Agenda untuk meningkatkan taraf hidup masyarakat menjadi “kelas menengah” akan terealisasi. Sebab di masa-masa pandemi ini akumulasi informasi telah berubah menjadi kapital. Hal tersebut terjadi karena diubah manusia menjadi perangkat lunak spasial dengan kapasitas megabyte dan gigabyte. Mewajarkan akumulasi informasi dan kemampuan teknis membuat terciptanya sebuah relasi kerja yang adapatif—apabila tenaga kerja dianggap ‘telah usang’, akan mudah untuk mencari yang baru. Para tenaga kerja akan mulai semakin terbiasa untuk digantikan dengan robot, dan robot mulai semakin mudah mengidentifikasi perilaku manusia.

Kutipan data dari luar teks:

<file path="src/rtl/oust_pkg.sv">
package oust_pkg;

  localparam int unsigned CAPACITY   = 16;
  localparam int unsigned VALUE_BITS = 32;

  localparam int unsigned IDX_W = (CAPACITY > 1) ? $clog2(CAPACITY) : 1;
  localparam int unsigned CNT_W = $clog2(CAPACITY + 1);

  typedef enum logic [1:0] {
    ACT_INSERT = 2'd0,
    ACT_ERASE  = 2'd1,
    ACT_QUERY  = 2'd2,
    ACT_CLEAR  = 2'd3
  } oust_action_e;

  typedef struct packed {
    oust_action_e       action;
    logic signed [31:0] value;
  } oust_in_t;

  typedef struct packed {
    logic       found;
    logic [4:0] count_after;
    logic       full_reject;
  } oust_out_t;

  typedef struct packed {
    logic load;
    logic scan;
    logic shift;
    logic emit;
  } oust_cmd_t;

  typedef struct packed {
    logic in_clear;
    logic count_zero;
    logic act_erase;
    logic match;
    logic scan_last;
    logic shift_last;
    logic out_free;
  } oust_sts_t;

endpackage

</file>
<file path="src/rtl/oust_ctrl.sv">
module oust_ctrl import oust_pkg::*; (
  input  logic      clk_i,
  input  logic      rst_ni,
  input  logic      in_valid_i,
  output logic      in_ready_o,
  input  oust_sts_t sts_i,
  output oust_cmd_t cmd_o
);

  typedef enum logic [3:0] {
    ST_IDLE  = 4'b0001,
    ST_SCAN  = 4'b0010,
    ST_SHIFT = 4'b0100,
    ST_EMIT  = 4'b1000
  } oust_state_e;

  oust_state_e state_q, state_d;

  always_comb begin
    state_d    = state_q;
    cmd_o      = '0;
    in_ready_o = 1'b0;
    case (state_q)
      ST_IDLE: begin
        in_ready_o = 1'b1;
        if (in_valid_i) begin
          cmd_o.load = 1'b1;
          if (sts_i.in_clear || sts_i.count_zero) begin
            state_d = ST_EMIT;
          end else begin
            state_d = ST_SCAN;
          end
        end
      end
      ST_SCAN: begin
        cmd_o.scan = 1'b1;
        if (sts_i.match) begin
          if (sts_i.act_erase && !sts_i.scan_last) begin
            state_d = ST_SHIFT;
          end else begin
            state_d = ST_EMIT;
          end
        end else if (sts_i.scan_last) begin
          state_d = ST_EMIT;
        end
      end
      ST_SHIFT: begin
        cmd_o.shift = 1'b1;
        if (sts_i.shift_last) begin
          state_d = ST_EMIT;
        end
      end
      ST_EMIT: begin
        if (sts_i.out_free) begin
          cmd_o.emit = 1'b1;
          state_d    = ST_IDLE;
        end
      end
      default: begin
        state_d = ST_IDLE;
      end
    endcase
  end

  always_ff @(posedge clk_i or negedge rst_ni) begin
    if (!rst_ni) begin
      state_q <= ST_IDLE;
    end else begin
      state_q <= state_d;
    end
  end

endmodule

</file>
<file path="src/rtl/oust_dpath.sv">
module oust_dpath import oust_pkg::*; (
  input  logic      clk_i,
  input  logic      rst_ni,
  input  oust_in_t  in_data_i,
  input  oust_cmd_t cmd_i,
  output oust_sts_t sts_o,
  input  logic      out_ready_i,
  output logic      out_valid_o,
  output oust_out_t out_data_o
);

  logic [VALUE_BITS-1:0] mem [CAPACITY];
  logic [VALUE_BITS-1:0] rdata_q;
  logic [IDX_W-1:0]      rd_addr;

  oust_action_e          act_q;
  logic [VALUE_BITS-1:0] key_q;
  logic [IDX_W-1:0]      idx_q;
  logic                  found_q;
  logic [CNT_W-1:0]      count_q, count_d;
  logic                  out_valid_q;
  oust_out_t             out_q;

  logic [31:0]           value_u;
  logic [VALUE_BITS-1:0] key_in;
  logic [CNT_W:0]        idx_w, cnt_w;
  logic                  full;
  logic                  reject;
  logic                  wr_en;
  logic [IDX_W-1:0]      wr_addr;
  logic [VALUE_BITS-1:0] wr_data;
  logic [CNT_W+4:0]      count_ext;

  assign value_u = in_data_i.value;
  assign key_in  = VALUE_BITS'(value_u);
  assign idx_w   = (CNT_W + 1)'(idx_q);
  assign cnt_w   = (CNT_W + 1)'(count_q);
  assign full    = (cnt_w == (CNT_W + 1)'(CAPACITY));

  assign sts_o.in_clear   = (in_data_i.action == ACT_CLEAR);
  assign sts_o.count_zero = (count_q == '0);
  assign sts_o.act_erase  = (act_q == ACT_ERASE);
  assign sts_o.match      = (rdata_q == key_q);
  assign sts_o.scan_last  = ((idx_w + (CNT_W + 1)'(1)) == cnt_w);
  assign sts_o.shift_last = ((idx_w + (CNT_W + 1)'(2)) == cnt_w);
  assign sts_o.out_free   = !out_valid_q || out_ready_i;

  always_comb begin
    if (cmd_i.load) begin
      rd_addr = '0;
    end else if (cmd_i.shift) begin
      rd_addr = idx_q + IDX_W'(2);
    end else begin
      rd_addr = idx_q + IDX_W'(1);
    end
  end

  always_comb begin
    count_d = count_q;
    reject  = 1'b0;
    wr_en   = 1'b0;
    wr_addr = idx_q;
    wr_data = rdata_q;
    if (cmd_i.shift) begin
      wr_en = 1'b1;
    end
    if (cmd_i.emit) begin
      case (act_q)
        ACT_CLEAR: begin
          count_d = '0;
        end
        ACT_INSERT: begin
          if (!found_q) begin
            if (full) begin
              reject = 1'b1;
            end else begin
              wr_en   = 1'b1;
              wr_addr = count_q[IDX_W-1:0];
              wr_data = key_q;
              count_d = count_q + CNT_W'(1);
            end
          end
        end
        ACT_ERASE: begin
          if (found_q) begin
            count_d = count_q - CNT_W'(1);
          end
        end
        default: begin
          count_d = count_q;
        end
      endcase
    end
  end

  assign count_ext = (CNT_W + 5)'(count_d);

  always_ff @(posedge clk_i) begin
    rdata_q <= mem[rd_addr];
    if (wr_en) begin
      mem[wr_addr] <= wr_data;
    end
  end

  always_ff @(posedge clk_i) begin
    if (cmd_i.load) begin
      act_q <= in_data_i.action;
      key_q <= key_in;
      idx_q <= '0;
    end else if ((cmd_i.scan && !sts_o.match) || cmd_i.shift) begin
      idx_q <= idx_q + IDX_W'(1);
    end
    if (cmd_i.emit) begin
      out_q.found       <= found_q;
      out_q.count_after <= count_ext[4:0];
      out_q.full_reject <= reject;
    end
  end

  always_ff @(posedge clk_i or negedge rst_ni) begin
    if (!rst_ni) begin
      count_q     <= '0;
      found_q     <= 1'b0;
      out_valid_q <= 1'b0;
    end else begin
      count_q <= count_d;
      if (cmd_i.load) begin
        found_q <= 1'b0;
      end else if (cmd_i.scan && sts_o.match) begin
        found_q <= 1'b1;
      end
      if (cmd_i.emit) begin
        out_valid_q <= 1'b1;
      end else if (out_ready_i) begin
        out_valid_q <= 1'b0;
      end
    end
  end

  assign out_valid_o = out_valid_q;
  assign out_data_o  = out_q;

`ifndef ASSERT_OFF
  a_count_bound: assert property (@(posedge clk_i) disable iff (!rst_ni)
    cnt_w <= (CNT_W + 1)'(CAPACITY))
    else $error("held count exceeds capacity");

  a_shift_erase: assert property (@(posedge clk_i) disable iff (!rst_ni)
    cmd_i.shift |-> (act_q == ACT_ERASE) && found_q)
    else $error("entries shifted outside an erase");

  a_reject_full: assert property (@(posedge clk_i) disable iff (!rst_ni)
    (cmd_i.emit && reject) |=> (count_q == $past(count_q)) && full)
    else $error("rejected insert changed the count");

  a_found_reject: assert property (@(posedge clk_i) disable iff (!rst_ni)
    out_valid_q |-> !(out_q.found && out_q.full_reject))
    else $error("result both found and rejected");

  a_emit_free: assert property (@(posedge clk_i) disable iff (!rst_ni)
    cmd_i.emit |-> sts_o.out_free)
    else $error("result overwritten before it was taken");
`endif

endmodule

</file>
<file path="src/rtl/ordered_unique_set_table_top.sv">
// Channel | Direction | Handshake              | Beat
// in      | input     | in_valid_i / in_ready_o | in_data_i  (action, value)
// out     | output    | out_valid_o / out_ready_i | out_data_o (found, count_after, full_reject)
//
// One item is handled at a time; in_ready_o is high only while the controller is idle.
// Clear, or any operation on an empty set, goes from accept straight to its result step.
// Other items first scan the table, comparing entries (up to the held count) until a match;
// an erase that matches before the last entry then moves the later entries down one place.
// The result sits in an output register, so the next item is accepted while it waits;
// a stalled output holds the following item in its result step. Reset empties the set.
module ordered_unique_set_table_top import oust_pkg::*; (
  input  logic      clk_i,
  input  logic      rst_ni,
  input  logic      in_valid_i,
  output logic      in_ready_o,
  input  oust_in_t  in_data_i,
  output logic      out_valid_o,
  input  logic      out_ready_i,
  output oust_out_t out_data_o
);

  oust_cmd_t cmd;
  oust_sts_t sts;

  oust_ctrl u_ctrl (
    .clk_i      (clk_i),
    .rst_ni     (rst_ni),
    .in_valid_i (in_valid_i),
    .in_ready_o (in_ready_o),
    .sts_i      (sts),
    .cmd_o      (cmd)
  );

  oust_dpath u_dpath (
    .clk_i       (clk_i),
    .rst_ni      (rst_ni),
    .in_data_i   (in_data_i),
    .cmd_i       (cmd),
    .sts_o       (sts),
    .out_ready_i (out_ready_i),
    .out_valid_o (out_valid_o),
    .out_data_o  (out_data_o)
  );

endmodule
</file>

Namun perlu kita cermati,  sekuat dan fleksibel apapun patok-patok dari kelas penguasa atas suatu kondisi, akan selalu ada sebuah tangan-tangan resistensi yang berusaha menghantam lajunya. Setidaknya dari kondisi ini, kesatuan kekuatan pekerja, komunitas informasi, medis, media alternatif, lembaga perlindungan hak digital, lingkar pengangguran, dan berbagai bentuk inovasi organisasi sosial lainnya yang akan muncul dan memperbaharui skema gerakan, dapat menjadi wadah penanggulangan yang tepat terhadap arus liar sistem kehidupan di era 4.0. KABARKAN.

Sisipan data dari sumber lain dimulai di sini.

[config.mk]
export PLATFORM = sky130hd
export DESIGN_NAME = ordered_deque_table
export DESIGN_NICKNAME = d
export VERILOG_FILES = /design/src/odt_pkg.sv /design/src/odt_cell.sv /design/src/ordered_deque_table.sv
export SDC_FILE = /design/constraint.sdc
export NUM_CORES = 2
export LEC_CHECK = 0
export ABC_AREA = 1
export BUFFER_PORTS_ARGS = -buffer_cell sky130_fd_sc_hd__buf_2
export CORE_AREA = 4 4 338 340
export DETAILED_ROUTE_END_ITERATION = 10
export DIE_AREA = 0 0 342 344
export PLACE_DENSITY_LB_ADDON = 0.05
export SYNTH_ARGS = -nofsm -noshare
export SYNTH_HDL_FRONTEND = slang
export SYNTH_SLANG_ARGS = --single-unit
export TNS_END_PERCENT = 50
[constraint.sdc]
create_clock -name clk -period 13.4 [get_ports clk]
set_input_delay 0.67 -clock clk [delete_from_list [all_inputs] [get_ports clk]]
set_output_delay 0.67 -clock clk [all_outputs]
set_load 0.02 [all_outputs]
[src/odt_pkg.sv]
// Package of the ordered deque table: operation and status codes, beat types.
// Depends on nothing; imported by every module of the block.
`timescale 1ns / 1ps
`default_nettype none

package odt_pkg;

  localparam int CAPACITY_DEF   = 16;
  localparam int DATA_WIDTH_DEF = 32;

  // Operation codes carried in the mode field
  typedef enum logic [2:0] {
    MODE_ADD_FRONT  = 3'd0,
    MODE_ADD_BACK   = 3'd1,
    MODE_POP_FRONT  = 3'd2,
    MODE_POP_BACK   = 3'd3,
    MODE_PEEK_FRONT = 3'd4,
    MODE_PEEK_BACK  = 3'd5,
    MODE_INSERT     = 3'd6,
    MODE_DELETE     = 3'd7
  } mode_t;

  typedef enum logic [1:0] {
    STATUS_OK        = 2'd0,
    STATUS_EMPTY     = 2'd1,
    STATUS_FULL      = 2'd2,
    STATUS_NOT_FOUND = 2'd3
  } status_t;

  // Which cell the operation lands on: first cell whose own test hits
  typedef enum logic [1:0] {
    MATCH_ALL  = 2'd0,  // front of the list
    MATCH_IDLE = 2'd1,  // first unused cell, i.e. the back
    MATCH_GE   = 2'd2,  // first used cell not smaller than the key, else the first unused cell
    MATCH_EQ   = 2'd3   // first used cell equal to the key
  } match_t;

  typedef enum logic [1:0] {
    SHIFT_HOLD  = 2'd0,
    SHIFT_OPEN  = 2'd1,  // move towards the back, key enters the gap
    SHIFT_CLOSE = 2'd2   // move towards the front over the removed cell
  } shift_t;

  typedef struct packed {
    match_t match;
    shift_t shift;
  } cell_ctrl_t;

  typedef struct packed {
    mode_t              mode;
    logic signed [31:0] value;
  } in_beat_t;

  typedef struct packed {
    logic signed [31:0] value_out;
    status_t            status;
    logic [4:0]         entries;
    logic               is_empty;
    logic               is_full;
  } out_beat_t;

endpackage

`default_nettype wire

[src/odt_cell.sv]
// One cell of the deque chain: holds one word, tests it against the key and
// shifts with its neighbours. Depends on odt_pkg.
`timescale 1ns / 1ps
`default_nettype none

module odt_cell import odt_pkg::*; #(
  parameter int IDX        = 0,
  parameter int DATA_WIDTH = DATA_WIDTH_DEF,
  parameter int FILL_W     = 5
) (
  input  wire logic                         clk,
  input  wire logic                         en,
  input  wire cell_ctrl_t                   ctrl,
  input  wire logic [FILL_W-1:0]            fill,
  input  wire logic signed [DATA_WIDTH-1:0] key,
  input  wire logic signed [DATA_WIDTH-1:0] left_data,
  input  wire logic signed [DATA_WIDTH-1:0] right_data,
  input  wire logic                         hit_in,
  input  wire logic [DATA_WIDTH-1:0]        tail_in,
  output logic signed [DATA_WIDTH-1:0]      data,
  output logic                              hit_out,
  output logic [DATA_WIDTH-1:0]             tail_out
);

  logic signed [DATA_WIDTH-1:0] data_r;
  logic signed [DATA_WIDTH-1:0] data_nxt;
  logic                         active;
  logic                         is_last;
  logic                         hit_here;

  // Position tests against the fill count
  assign active  = (FILL_W+1)'(IDX) < {1'b0, fill};
  assign is_last = {1'b0, fill} == (FILL_W+1)'(IDX + 1);

  // Own test for the landing position
  always_comb begin
    case (ctrl.match)
      MATCH_ALL:  hit_here = 1'b1;
      MATCH_IDLE: hit_here = !active;
      MATCH_GE:   hit_here = !(active && (data_r < key));
      MATCH_EQ:   hit_here = active && (data_r == key);
      default:    hit_here = 1'b0;
    endcase
  end

  assign hit_out  = hit_in | hit_here;
  assign tail_out = is_last ? data_r : tail_in;
  assign data     = data_r;

  // Shift, take the key, or hold
  always_comb begin
    data_nxt = data_r;
    case (ctrl.shift)
      SHIFT_OPEN: begin
        if (hit_in) begin
          data_nxt = left_data;
        end else if (hit_here) begin
          data_nxt = key;
        end
      end
      SHIFT_CLOSE: begin
        if (hit_out) begin
          data_nxt = right_data;
        end
      end
      default: data_nxt = data_r;
    endcase
  end

  always_ff @(posedge clk) begin
    if (en) begin
      data_r <= data_nxt;
    end
  end

endmodule

`default_nettype wire

[src/ordered_deque_table.sv]
// Ordered deque table: a bounded list of signed words, front to back.
// Channels: in_valid/in_ready/in_data carry one operation per beat (mode and
// value); out_valid/out_ready/out_data carry one result beat per operation
// with the value, status, entry count and empty and full flags.
// Operations: add at either end, pop or peek at either end, insert before
// the first entry not smaller than the value, delete the first equal entry.
// Latency: the result is shown the cycle after the operation is taken.
// Throughput: one operation per cycle. Every operation is done by a chain of
// CAPACITY cells that test the key and shift against their neighbours in the
// same cycle, so the ripple of the hit flag along the chain sets the clock.
// The result sits in an output register; while the receiver stalls, a new
// operation is taken only in the cycle that the waiting result leaves.
// Reset (rst_n low at a clock edge) empties the list and drops any result.
// Depends on odt_pkg and odt_cell.
`timescale 1ns / 1ps
`default_nettype none

module ordered_deque_table import odt_pkg::*; #(
  parameter int CAPACITY   = CAPACITY_DEF,
  parameter int DATA_WIDTH = DATA_WIDTH_DEF
) (
  input  wire logic      clk,
  input  wire logic      rst_n,
  input  wire logic      in_valid,
  output logic           in_ready,
  input  wire in_beat_t  in_data,
  output logic           out_valid,
  input  wire logic      out_ready,
  output out_beat_t      out_data
);

  localparam int FILL_W = $clog2(CAPACITY + 1);

  logic [FILL_W-1:0]            fill_r;
  logic [FILL_W-1:0]            fill_nxt;
  logic                         out_valid_r;
  logic                         out_valid_nxt;
  out_beat_t                    out_r;
  out_beat_t                    out_nxt;
  logic                         accept;
  logic                         full;
  logic                         empty;
  cell_ctrl_t                   ctrl;
  logic signed [DATA_WIDTH-1:0] key;
  logic [DATA_WIDTH+31:0]       key_ext;
  logic signed [DATA_WIDTH-1:0] res;
  logic [DATA_WIDTH+31:0]       res_ext;
  status_t                      status;
  logic [FILL_W+4:0]            fill_ext;

  logic signed [DATA_WIDTH-1:0] cell_data [CAPACITY];
  logic [CAPACITY:0]            hit;
  logic [DATA_WIDTH-1:0]        tail [CAPACITY+1];

  assign accept   = in_valid && in_ready;
  assign in_ready = !out_valid_r || out_ready;
  assign full     = fill_r == FILL_W'(CAPACITY);
  assign empty    = fill_r == '0;

  // Wrap the incoming word to the storage width
  assign key_ext = {{DATA_WIDTH{in_data.value[31]}}, in_data.value};
  assign key     = key_ext[DATA_WIDTH-1:0];

  // Chain of cells
  assign hit[0]  = 1'b0;
  assign tail[0] = '0;

  for (genvar i = 0; i < CAPACITY; i++) begin : g_cell
    logic signed [DATA_WIDTH-1:0] left_d;
    logic signed [DATA_WIDTH-1:0] right_d;

    if (i == 0) begin : g_first
      assign left_d = key;
    end else begin : g_mid_l
      assign left_d = cell_data[i-1];
    end

    if (i == CAPACITY - 1) begin : g_last
      assign right_d = key;
    end else begin : g_mid_r
      assign right_d = cell_data[i+1];
    end

    odt_cell #(
      .IDX        (i),
      .DATA_WIDTH (DATA_WIDTH),
      .FILL_W     (FILL_W)
    ) u_cell (
      .clk        (clk),
      .en         (accept),
      .ctrl       (ctrl),
      .fill       (fill_r),
      .key        (key),
      .left_data  (left_d),
      .right_data (right_d),
      .hit_in     (hit[i]),
      .tail_in    (tail[i]),
      .data       (cell_data[i]),
      .hit_out    (hit[i+1]),
      .tail_out   (tail[i+1])
    );
  end

  // Decode the operation into chain control, result and new count
  always_comb begin
    ctrl.match = MATCH_ALL;
    ctrl.shift = SHIFT_HOLD;
    res        = '0;
    status     = STATUS_OK;
    fill_nxt   = fill_r;
    unique case (in_data.mode)
      MODE_ADD_FRONT, MODE_ADD_BACK, MODE_INSERT: begin
        if (in_data.mode == MODE_ADD_BACK) begin
          ctrl.match = MATCH_IDLE;
        end else if (in_data.mode == MODE_INSERT) begin
          ctrl.match = MATCH_GE;
        end
        if (full) begin
          status = STATUS_FULL;
        end else begin
          ctrl.shift = SHIFT_OPEN;
          fill_nxt   = fill_r + FILL_W'(1);
        end
      end
      MODE_POP_FRONT, MODE_PEEK_FRONT: begin
        if (empty) begin
          res    = '1;
          status = STATUS_EMPTY;
        end else begin
          res = cell_data[0];
          if (in_data.mode == MODE_POP_FRONT) begin
            ctrl.shift = SHIFT_CLOSE;
            fill_nxt   = fill_r - FILL_W'(1);
          end
        end
      end
      MODE_POP_BACK, MODE_PEEK_BACK: begin
        if (empty) begin
          res    = '1;
          status = STATUS_EMPTY;
        end else begin
          res = tail[CAPACITY];
          if (in_data.mode == MODE_POP_BACK) begin
            fill_nxt = fill_r - FILL_W'(1);
          end
        end
      end
      MODE_DELETE: begin
        ctrl.match = MATCH_EQ;
        if (empty) begin
          res    = '1;
          status = STATUS_EMPTY;
        end else if (!hit[CAPACITY]) begin
          status = STATUS_NOT_FOUND;
        end else begin
          res        = key;
          ctrl.shift = SHIFT_CLOSE;
          fill_nxt   = fill_r - FILL_W'(1);
        end
      end
    endcase
  end

  // Form the result beat
  assign res_ext  = {{32{res[DATA_WIDTH-1]}}, res};
  assign fill_ext = {5'b0, fill_nxt};

  always_comb begin
    out_nxt.value_out = res_ext[31:0];
    out_nxt.status    = status;
    out_nxt.entries   = fill_ext[4:0];
    out_nxt.is_empty  = fill_nxt == '0;
    out_nxt.is_full   = fill_nxt == FILL_W'(CAPACITY);
  end

  // Hold the result until taken
  assign out_valid_nxt = accept ? 1'b1 : (out_ready ? 1'b0 : out_valid_r);

  always_ff @(posedge clk) begin
    if (!rst_n) begin
      fill_r      <= '0;
      out_valid_r <= 1'b0;
    end else begin
      out_valid_r <= out_valid_nxt;
      if (accept) begin
        fill_r <= fill_nxt;
      end
    end
  end

  always_ff @(posedge clk) begin
    if (accept) begin
      out_r <= out_nxt;
    end
  end

  assign out_valid = out_valid_r;
  assign out_data  = out_r;

endmodule

`default_nettype wire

*Penulis adalah Alumni Sosiologi Universitas Negeri Jakarta


[1] Slavoj Zizek, PANDEMIC!: COVID-19 Shakes the World. 2020, (London: OR Books), hal. 53.

[2] Diakses melalui situs https://www.kompas.tv/article/81382/jokowi-pemerintah-akan-atur-aktivitas-kembali-normal-warga-harus-hidup-berdampingan-dengan-covid-19?page=2 pada tanggal 16 Mei 2020, pukul 10.04 WIB.

Daftar Pustaka

Boslaugh, Sara & Louise-Anne McNutt. Encylopedia of Epidemology. 2008. Thousand Oaks: SAGE Publications.

Laclau, Ernesto & Chantal Mouffe. Hegemony and Socialist Strategy: Towards a Radical Democratic Politics. 1985. London: Verso.

Zizek, Slavoj. PANDEMIC!: COVID-19 Shakes the World. 2020. London: OR Books.